• _INSTRUCTIONS TO FOLLOW_
Output only the lines below from the one containing "ys_ff_latch = 590" to the one containing "die-area_um2 = 92500", exactly as written, both ends kept.

• _GIVEN DATA_
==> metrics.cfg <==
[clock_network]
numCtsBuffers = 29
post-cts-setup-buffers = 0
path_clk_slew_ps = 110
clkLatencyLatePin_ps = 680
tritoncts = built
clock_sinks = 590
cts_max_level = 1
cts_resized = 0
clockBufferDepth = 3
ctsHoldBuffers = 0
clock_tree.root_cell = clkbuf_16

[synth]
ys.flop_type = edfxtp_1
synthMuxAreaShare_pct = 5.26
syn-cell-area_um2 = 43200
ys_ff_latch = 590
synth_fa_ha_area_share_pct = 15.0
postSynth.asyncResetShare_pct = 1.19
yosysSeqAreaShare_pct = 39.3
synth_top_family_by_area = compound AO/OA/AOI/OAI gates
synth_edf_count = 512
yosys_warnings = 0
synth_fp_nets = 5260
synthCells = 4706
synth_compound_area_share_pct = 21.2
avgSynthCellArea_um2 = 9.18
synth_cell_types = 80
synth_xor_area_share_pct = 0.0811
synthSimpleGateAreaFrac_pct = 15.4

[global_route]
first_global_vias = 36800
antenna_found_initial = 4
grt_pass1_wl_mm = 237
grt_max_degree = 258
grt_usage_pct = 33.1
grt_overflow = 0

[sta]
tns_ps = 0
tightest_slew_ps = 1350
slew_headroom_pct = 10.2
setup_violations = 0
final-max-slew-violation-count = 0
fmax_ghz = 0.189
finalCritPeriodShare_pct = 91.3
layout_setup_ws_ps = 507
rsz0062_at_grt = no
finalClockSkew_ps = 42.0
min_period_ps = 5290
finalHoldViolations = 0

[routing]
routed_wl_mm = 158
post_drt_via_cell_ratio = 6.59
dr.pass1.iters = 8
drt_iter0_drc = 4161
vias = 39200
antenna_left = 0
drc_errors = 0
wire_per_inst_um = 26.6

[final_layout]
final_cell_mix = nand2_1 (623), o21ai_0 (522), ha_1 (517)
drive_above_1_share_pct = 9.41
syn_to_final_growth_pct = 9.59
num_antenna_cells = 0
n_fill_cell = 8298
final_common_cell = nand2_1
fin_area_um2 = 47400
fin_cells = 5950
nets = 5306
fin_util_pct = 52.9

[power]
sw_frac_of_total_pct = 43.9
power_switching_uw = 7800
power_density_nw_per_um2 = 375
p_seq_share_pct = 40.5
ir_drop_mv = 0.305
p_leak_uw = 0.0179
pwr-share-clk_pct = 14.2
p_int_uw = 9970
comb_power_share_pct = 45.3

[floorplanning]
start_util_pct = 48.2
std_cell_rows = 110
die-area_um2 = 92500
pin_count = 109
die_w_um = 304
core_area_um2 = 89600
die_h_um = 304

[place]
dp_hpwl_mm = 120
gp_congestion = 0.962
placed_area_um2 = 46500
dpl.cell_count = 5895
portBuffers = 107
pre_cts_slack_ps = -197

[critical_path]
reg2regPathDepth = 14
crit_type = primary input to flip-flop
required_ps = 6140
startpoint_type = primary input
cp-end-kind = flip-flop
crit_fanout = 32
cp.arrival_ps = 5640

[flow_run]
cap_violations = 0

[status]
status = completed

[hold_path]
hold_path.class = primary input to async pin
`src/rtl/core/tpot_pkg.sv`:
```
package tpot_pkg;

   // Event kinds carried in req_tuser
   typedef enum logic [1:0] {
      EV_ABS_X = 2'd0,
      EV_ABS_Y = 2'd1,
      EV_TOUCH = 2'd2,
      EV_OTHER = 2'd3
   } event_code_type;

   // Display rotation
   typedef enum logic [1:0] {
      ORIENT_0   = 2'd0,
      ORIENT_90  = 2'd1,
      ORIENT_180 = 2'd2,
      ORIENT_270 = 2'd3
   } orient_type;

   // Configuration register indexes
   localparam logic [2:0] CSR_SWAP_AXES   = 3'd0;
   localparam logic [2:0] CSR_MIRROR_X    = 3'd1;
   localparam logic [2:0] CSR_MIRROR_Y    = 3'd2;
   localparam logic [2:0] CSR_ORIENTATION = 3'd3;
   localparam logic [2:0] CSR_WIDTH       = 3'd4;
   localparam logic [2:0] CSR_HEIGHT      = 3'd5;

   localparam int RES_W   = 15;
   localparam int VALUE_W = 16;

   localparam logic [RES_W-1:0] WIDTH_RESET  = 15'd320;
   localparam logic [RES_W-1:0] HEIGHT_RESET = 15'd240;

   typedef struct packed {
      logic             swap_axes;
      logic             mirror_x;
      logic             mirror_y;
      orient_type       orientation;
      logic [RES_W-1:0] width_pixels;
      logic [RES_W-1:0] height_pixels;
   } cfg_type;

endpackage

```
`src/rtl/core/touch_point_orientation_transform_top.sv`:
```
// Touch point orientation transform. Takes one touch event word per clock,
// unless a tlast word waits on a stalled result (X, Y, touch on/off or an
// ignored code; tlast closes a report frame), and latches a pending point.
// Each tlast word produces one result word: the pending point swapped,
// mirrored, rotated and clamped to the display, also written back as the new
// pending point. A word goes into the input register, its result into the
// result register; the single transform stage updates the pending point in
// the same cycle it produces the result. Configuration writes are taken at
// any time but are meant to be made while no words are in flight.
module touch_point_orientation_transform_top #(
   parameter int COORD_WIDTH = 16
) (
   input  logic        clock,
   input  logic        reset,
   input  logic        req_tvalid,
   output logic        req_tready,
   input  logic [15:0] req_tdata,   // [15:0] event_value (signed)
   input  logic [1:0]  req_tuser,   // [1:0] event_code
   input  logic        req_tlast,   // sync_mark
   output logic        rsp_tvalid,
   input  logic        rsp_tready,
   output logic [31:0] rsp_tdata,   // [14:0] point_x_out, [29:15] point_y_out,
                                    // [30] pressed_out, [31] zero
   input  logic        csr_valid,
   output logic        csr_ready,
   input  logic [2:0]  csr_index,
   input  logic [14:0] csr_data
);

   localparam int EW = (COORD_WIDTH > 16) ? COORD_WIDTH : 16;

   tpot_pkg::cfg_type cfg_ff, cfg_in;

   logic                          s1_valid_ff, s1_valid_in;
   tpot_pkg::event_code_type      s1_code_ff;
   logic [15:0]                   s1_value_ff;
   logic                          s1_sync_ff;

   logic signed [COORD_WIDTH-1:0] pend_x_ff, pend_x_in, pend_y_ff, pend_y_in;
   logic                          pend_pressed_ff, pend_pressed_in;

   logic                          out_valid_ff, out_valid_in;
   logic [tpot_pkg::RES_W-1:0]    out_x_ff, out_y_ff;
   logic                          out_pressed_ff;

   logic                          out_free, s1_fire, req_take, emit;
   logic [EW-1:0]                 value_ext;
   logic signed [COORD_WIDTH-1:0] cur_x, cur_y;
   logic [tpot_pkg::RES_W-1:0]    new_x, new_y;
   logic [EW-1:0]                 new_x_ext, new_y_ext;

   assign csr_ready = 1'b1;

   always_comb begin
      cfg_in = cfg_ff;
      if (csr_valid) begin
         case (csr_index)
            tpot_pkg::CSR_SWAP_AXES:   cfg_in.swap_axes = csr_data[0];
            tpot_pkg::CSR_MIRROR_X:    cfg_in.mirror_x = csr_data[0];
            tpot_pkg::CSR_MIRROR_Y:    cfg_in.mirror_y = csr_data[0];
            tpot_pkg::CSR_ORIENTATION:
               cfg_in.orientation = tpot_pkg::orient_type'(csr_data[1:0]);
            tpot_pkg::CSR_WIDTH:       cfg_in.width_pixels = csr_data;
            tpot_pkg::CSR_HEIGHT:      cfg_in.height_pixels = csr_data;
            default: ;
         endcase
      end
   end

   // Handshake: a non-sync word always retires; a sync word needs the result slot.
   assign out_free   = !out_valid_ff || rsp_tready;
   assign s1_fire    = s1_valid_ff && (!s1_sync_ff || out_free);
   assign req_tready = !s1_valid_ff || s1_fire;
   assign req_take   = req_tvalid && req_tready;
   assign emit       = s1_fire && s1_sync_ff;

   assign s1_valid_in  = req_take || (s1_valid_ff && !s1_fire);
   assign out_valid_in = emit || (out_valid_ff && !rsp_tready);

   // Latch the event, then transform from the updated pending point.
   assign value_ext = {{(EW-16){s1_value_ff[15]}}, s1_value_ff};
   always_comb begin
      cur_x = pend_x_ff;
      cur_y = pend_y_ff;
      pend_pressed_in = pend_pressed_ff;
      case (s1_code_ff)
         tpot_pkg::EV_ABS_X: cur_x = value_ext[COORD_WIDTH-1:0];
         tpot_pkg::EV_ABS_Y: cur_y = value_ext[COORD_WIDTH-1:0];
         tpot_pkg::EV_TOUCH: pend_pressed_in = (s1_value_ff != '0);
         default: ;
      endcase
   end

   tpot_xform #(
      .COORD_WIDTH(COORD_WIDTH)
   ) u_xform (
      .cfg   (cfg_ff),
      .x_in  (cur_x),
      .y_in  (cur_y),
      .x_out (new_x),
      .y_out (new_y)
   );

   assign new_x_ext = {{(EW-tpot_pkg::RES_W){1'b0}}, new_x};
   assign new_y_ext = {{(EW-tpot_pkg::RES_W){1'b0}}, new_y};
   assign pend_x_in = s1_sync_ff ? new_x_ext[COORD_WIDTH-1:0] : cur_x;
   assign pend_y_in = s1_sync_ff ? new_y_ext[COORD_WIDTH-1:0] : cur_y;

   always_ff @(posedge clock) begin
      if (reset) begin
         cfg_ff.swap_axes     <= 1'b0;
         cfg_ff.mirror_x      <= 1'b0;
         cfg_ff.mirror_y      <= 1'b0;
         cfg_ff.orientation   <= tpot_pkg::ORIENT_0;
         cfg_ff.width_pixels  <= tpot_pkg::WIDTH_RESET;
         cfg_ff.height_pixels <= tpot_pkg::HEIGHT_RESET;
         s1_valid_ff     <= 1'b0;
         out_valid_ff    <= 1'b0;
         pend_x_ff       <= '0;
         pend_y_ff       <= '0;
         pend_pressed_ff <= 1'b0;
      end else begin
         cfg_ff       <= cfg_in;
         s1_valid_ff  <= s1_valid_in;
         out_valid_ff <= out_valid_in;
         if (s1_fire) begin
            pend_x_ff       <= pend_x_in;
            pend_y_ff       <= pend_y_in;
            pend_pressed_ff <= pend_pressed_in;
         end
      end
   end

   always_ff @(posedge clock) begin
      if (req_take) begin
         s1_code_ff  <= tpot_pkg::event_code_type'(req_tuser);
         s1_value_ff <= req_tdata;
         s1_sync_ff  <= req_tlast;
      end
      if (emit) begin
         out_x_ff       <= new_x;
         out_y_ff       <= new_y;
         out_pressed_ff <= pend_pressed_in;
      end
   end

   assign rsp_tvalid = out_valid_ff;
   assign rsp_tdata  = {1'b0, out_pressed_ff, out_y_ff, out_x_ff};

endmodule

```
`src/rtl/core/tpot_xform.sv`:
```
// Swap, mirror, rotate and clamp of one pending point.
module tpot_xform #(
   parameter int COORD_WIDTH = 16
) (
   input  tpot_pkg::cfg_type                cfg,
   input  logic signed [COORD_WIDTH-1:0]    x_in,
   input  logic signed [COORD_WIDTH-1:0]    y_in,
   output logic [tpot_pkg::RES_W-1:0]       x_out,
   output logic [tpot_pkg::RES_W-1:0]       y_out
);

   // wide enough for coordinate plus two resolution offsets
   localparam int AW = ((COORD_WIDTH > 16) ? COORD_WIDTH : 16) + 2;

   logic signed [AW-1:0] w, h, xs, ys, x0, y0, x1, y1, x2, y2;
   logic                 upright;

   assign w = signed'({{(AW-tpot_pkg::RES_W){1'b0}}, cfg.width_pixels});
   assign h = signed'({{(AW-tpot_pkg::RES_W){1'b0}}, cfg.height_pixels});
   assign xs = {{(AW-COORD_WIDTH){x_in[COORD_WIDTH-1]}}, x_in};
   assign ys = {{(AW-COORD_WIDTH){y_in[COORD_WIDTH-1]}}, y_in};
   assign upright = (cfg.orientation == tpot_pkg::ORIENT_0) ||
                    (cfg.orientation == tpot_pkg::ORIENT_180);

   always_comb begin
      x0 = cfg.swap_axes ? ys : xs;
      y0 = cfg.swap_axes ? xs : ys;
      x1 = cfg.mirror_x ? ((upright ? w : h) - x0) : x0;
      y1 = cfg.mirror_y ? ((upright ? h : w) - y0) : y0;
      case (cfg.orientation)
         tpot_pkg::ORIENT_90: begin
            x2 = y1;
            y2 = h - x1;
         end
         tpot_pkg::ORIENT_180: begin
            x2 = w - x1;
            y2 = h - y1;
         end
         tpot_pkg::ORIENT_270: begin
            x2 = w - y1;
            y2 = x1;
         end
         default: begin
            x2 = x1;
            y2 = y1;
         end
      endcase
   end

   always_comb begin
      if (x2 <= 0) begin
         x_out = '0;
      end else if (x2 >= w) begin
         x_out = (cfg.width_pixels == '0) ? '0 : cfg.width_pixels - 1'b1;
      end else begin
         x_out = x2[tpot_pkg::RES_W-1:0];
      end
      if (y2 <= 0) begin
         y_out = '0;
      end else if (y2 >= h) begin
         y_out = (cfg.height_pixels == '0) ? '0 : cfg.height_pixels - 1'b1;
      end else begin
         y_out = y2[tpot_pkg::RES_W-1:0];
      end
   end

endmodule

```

---

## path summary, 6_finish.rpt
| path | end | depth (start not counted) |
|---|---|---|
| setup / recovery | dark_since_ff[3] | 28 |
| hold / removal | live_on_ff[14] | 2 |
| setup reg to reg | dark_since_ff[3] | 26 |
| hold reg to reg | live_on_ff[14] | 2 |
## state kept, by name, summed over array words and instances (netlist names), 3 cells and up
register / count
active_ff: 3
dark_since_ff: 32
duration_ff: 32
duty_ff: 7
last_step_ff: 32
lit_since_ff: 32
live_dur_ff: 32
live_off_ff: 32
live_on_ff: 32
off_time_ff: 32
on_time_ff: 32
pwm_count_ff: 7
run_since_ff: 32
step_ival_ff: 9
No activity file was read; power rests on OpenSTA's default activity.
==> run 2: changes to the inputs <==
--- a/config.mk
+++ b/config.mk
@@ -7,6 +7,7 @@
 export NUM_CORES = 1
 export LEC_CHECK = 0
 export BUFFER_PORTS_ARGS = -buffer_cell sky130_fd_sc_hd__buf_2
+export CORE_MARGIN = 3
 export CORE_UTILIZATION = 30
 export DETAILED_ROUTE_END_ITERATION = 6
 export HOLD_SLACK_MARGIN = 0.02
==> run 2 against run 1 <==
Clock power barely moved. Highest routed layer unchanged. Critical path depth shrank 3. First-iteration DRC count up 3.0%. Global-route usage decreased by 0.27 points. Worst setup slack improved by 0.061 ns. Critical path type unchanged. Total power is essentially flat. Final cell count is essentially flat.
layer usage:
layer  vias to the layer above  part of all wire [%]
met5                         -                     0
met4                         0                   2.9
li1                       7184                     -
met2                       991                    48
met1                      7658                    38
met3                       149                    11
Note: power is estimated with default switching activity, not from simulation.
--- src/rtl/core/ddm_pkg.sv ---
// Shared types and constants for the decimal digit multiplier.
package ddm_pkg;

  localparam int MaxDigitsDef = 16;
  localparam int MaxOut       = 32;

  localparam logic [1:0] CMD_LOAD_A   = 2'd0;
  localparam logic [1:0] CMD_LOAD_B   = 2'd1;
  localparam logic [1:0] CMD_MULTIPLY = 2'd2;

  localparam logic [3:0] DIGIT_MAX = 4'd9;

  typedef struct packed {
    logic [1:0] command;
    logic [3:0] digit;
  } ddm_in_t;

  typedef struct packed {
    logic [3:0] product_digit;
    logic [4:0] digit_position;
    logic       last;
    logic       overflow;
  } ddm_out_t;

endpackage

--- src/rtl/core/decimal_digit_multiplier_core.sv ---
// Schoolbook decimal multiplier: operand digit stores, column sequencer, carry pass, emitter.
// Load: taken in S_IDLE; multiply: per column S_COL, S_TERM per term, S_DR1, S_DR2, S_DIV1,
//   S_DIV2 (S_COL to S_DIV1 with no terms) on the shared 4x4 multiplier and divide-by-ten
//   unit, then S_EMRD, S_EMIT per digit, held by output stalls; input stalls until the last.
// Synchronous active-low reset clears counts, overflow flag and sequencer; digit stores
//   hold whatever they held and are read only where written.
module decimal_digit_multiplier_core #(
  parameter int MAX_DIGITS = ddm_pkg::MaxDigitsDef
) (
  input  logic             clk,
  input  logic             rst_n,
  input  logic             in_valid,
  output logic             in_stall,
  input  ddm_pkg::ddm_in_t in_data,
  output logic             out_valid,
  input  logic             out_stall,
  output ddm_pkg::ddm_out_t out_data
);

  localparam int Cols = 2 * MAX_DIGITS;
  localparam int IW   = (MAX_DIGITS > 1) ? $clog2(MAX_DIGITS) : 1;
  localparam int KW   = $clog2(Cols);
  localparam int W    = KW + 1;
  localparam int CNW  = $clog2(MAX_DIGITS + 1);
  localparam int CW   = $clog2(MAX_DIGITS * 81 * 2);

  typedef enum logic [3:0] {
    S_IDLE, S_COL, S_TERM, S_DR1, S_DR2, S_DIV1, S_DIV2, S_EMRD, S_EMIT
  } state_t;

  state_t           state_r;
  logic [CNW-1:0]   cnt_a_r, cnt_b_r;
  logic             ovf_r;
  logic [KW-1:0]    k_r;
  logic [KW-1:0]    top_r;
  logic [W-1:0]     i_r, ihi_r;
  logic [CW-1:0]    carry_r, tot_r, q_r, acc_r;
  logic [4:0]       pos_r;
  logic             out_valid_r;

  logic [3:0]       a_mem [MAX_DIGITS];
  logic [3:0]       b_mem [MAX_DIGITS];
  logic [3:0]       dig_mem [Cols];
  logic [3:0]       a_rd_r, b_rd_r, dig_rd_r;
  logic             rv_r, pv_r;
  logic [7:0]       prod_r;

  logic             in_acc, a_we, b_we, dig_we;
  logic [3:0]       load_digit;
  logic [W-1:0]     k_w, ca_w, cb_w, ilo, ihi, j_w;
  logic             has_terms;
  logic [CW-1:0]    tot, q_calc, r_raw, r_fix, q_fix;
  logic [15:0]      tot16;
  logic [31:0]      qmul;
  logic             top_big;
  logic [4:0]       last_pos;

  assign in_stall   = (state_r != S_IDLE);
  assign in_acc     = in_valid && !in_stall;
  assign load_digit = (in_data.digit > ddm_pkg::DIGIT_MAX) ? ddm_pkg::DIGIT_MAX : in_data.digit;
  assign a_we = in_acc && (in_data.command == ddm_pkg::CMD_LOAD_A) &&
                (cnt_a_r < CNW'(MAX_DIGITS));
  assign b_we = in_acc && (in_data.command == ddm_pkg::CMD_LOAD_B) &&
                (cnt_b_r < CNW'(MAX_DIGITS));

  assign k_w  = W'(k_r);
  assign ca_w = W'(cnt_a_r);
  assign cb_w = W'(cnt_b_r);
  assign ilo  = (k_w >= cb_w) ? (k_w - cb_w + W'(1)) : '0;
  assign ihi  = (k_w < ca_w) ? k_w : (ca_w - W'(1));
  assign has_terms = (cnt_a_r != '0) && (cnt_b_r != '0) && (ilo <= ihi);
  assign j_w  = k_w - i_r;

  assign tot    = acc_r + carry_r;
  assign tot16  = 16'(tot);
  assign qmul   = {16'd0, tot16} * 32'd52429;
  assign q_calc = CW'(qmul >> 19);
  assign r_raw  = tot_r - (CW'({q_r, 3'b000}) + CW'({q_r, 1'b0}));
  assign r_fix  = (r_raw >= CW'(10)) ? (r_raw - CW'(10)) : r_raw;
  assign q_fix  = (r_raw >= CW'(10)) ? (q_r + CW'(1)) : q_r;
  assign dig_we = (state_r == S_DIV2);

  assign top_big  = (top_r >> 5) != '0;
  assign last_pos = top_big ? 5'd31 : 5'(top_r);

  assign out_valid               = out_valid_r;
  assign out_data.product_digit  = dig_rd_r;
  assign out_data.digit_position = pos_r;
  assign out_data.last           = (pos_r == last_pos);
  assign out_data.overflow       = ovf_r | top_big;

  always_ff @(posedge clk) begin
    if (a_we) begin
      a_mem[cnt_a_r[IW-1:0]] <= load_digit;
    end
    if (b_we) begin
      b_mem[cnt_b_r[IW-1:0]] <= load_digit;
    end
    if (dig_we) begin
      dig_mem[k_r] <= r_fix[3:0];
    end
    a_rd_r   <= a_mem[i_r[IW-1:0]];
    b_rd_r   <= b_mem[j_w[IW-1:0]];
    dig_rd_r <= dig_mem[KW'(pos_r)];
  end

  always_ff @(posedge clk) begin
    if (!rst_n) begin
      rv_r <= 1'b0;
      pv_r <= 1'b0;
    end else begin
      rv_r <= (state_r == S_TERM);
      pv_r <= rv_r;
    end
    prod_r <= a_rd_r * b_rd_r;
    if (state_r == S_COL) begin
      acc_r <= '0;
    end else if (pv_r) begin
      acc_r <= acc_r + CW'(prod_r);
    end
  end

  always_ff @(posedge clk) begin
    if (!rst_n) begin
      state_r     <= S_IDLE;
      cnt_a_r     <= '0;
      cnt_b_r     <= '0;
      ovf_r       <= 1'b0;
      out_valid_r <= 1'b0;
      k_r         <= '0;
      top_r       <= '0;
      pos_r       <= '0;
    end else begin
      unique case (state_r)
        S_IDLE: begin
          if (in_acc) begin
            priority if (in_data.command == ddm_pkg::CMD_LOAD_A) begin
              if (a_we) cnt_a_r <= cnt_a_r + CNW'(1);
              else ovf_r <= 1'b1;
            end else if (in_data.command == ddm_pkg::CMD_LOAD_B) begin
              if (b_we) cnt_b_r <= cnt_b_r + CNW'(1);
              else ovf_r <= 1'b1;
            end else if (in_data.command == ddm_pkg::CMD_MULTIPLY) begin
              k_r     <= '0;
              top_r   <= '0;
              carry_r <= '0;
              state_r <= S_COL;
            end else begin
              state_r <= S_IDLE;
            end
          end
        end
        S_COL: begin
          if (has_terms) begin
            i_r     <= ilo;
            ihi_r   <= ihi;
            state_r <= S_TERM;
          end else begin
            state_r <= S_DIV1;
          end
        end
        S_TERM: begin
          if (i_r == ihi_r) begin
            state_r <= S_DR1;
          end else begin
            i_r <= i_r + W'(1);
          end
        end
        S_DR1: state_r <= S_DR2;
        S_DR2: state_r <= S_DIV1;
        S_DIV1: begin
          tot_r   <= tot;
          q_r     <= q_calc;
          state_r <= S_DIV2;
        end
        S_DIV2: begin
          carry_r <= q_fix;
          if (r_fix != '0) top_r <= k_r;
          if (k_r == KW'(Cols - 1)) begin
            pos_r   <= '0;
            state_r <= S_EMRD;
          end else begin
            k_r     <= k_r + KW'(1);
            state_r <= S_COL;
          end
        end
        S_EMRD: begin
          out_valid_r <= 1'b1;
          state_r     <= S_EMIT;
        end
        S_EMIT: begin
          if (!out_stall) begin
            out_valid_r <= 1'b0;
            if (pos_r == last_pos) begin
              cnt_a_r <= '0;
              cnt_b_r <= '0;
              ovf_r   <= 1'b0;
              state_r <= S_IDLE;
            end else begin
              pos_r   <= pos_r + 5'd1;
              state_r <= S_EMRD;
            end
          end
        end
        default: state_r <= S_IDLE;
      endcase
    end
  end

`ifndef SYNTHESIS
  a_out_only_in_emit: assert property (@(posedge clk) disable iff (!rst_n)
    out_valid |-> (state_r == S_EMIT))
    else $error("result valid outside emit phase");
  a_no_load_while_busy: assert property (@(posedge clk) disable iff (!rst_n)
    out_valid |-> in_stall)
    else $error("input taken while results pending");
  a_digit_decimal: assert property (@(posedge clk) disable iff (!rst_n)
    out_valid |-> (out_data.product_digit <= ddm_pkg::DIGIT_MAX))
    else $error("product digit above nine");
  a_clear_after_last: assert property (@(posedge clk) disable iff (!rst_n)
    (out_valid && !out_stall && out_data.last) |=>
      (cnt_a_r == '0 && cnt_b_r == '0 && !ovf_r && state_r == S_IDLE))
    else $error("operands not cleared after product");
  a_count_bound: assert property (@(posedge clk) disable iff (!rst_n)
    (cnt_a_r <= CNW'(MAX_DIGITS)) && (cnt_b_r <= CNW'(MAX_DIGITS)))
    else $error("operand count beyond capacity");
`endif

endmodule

• _SOLUTION TO THIS PROBLEM_
ys_ff_latch = 590
synth_fa_ha_area_share_pct = 15.0
postSynth.asyncResetShare_pct = 1.19
yosysSeqAreaShare_pct = 39.3
synth_top_family_by_area = compound AO/OA/AOI/OAI gates
synth_edf_count = 512
yosys_warnings = 0
synth_fp_nets = 5260
synthCells = 4706
synth_compound_area_share_pct = 21.2
avgSynthCellArea_um2 = 9.18
synth_cell_types = 80
synth_xor_area_share_pct = 0.0811
synthSimpleGateAreaFrac_pct = 15.4

[global_route]
first_global_vias = 36800
antenna_found_initial = 4
grt_pass1_wl_mm = 237
grt_max_degree = 258
grt_usage_pct = 33.1
grt_overflow = 0

[sta]
tns_ps = 0
tightest_slew_ps = 1350
slew_headroom_pct = 10.2
setup_violations = 0
final-max-slew-violation-count = 0
fmax_ghz = 0.189
finalCritPeriodShare_pct = 91.3
layout_setup_ws_ps = 507
rsz0062_at_grt = no
finalClockSkew_ps = 42.0
min_period_ps = 5290
finalHoldViolations = 0

[routing]
routed_wl_mm = 158
post_drt_via_cell_ratio = 6.59
dr.pass1.iters = 8
drt_iter0_drc = 4161
vias = 39200
antenna_left = 0
drc_errors = 0
wire_per_inst_um = 26.6

[final_layout]
final_cell_mix = nand2_1 (623), o21ai_0 (522), ha_1 (517)
drive_above_1_share_pct = 9.41
syn_to_final_growth_pct = 9.59
num_antenna_cells = 0
n_fill_cell = 8298
final_common_cell = nand2_1
fin_area_um2 = 47400
fin_cells = 5950
nets = 5306
fin_util_pct = 52.9

[power]
sw_frac_of_total_pct = 43.9
power_switching_uw = 7800
power_density_nw_per_um2 = 375
p_seq_share_pct = 40.5
ir_drop_mv = 0.305
p_leak_uw = 0.0179
pwr-share-clk_pct = 14.2
p_int_uw = 9970
comb_power_share_pct = 45.3

[floorplanning]
start_util_pct = 48.2
std_cell_rows = 110
die-area_um2 = 92500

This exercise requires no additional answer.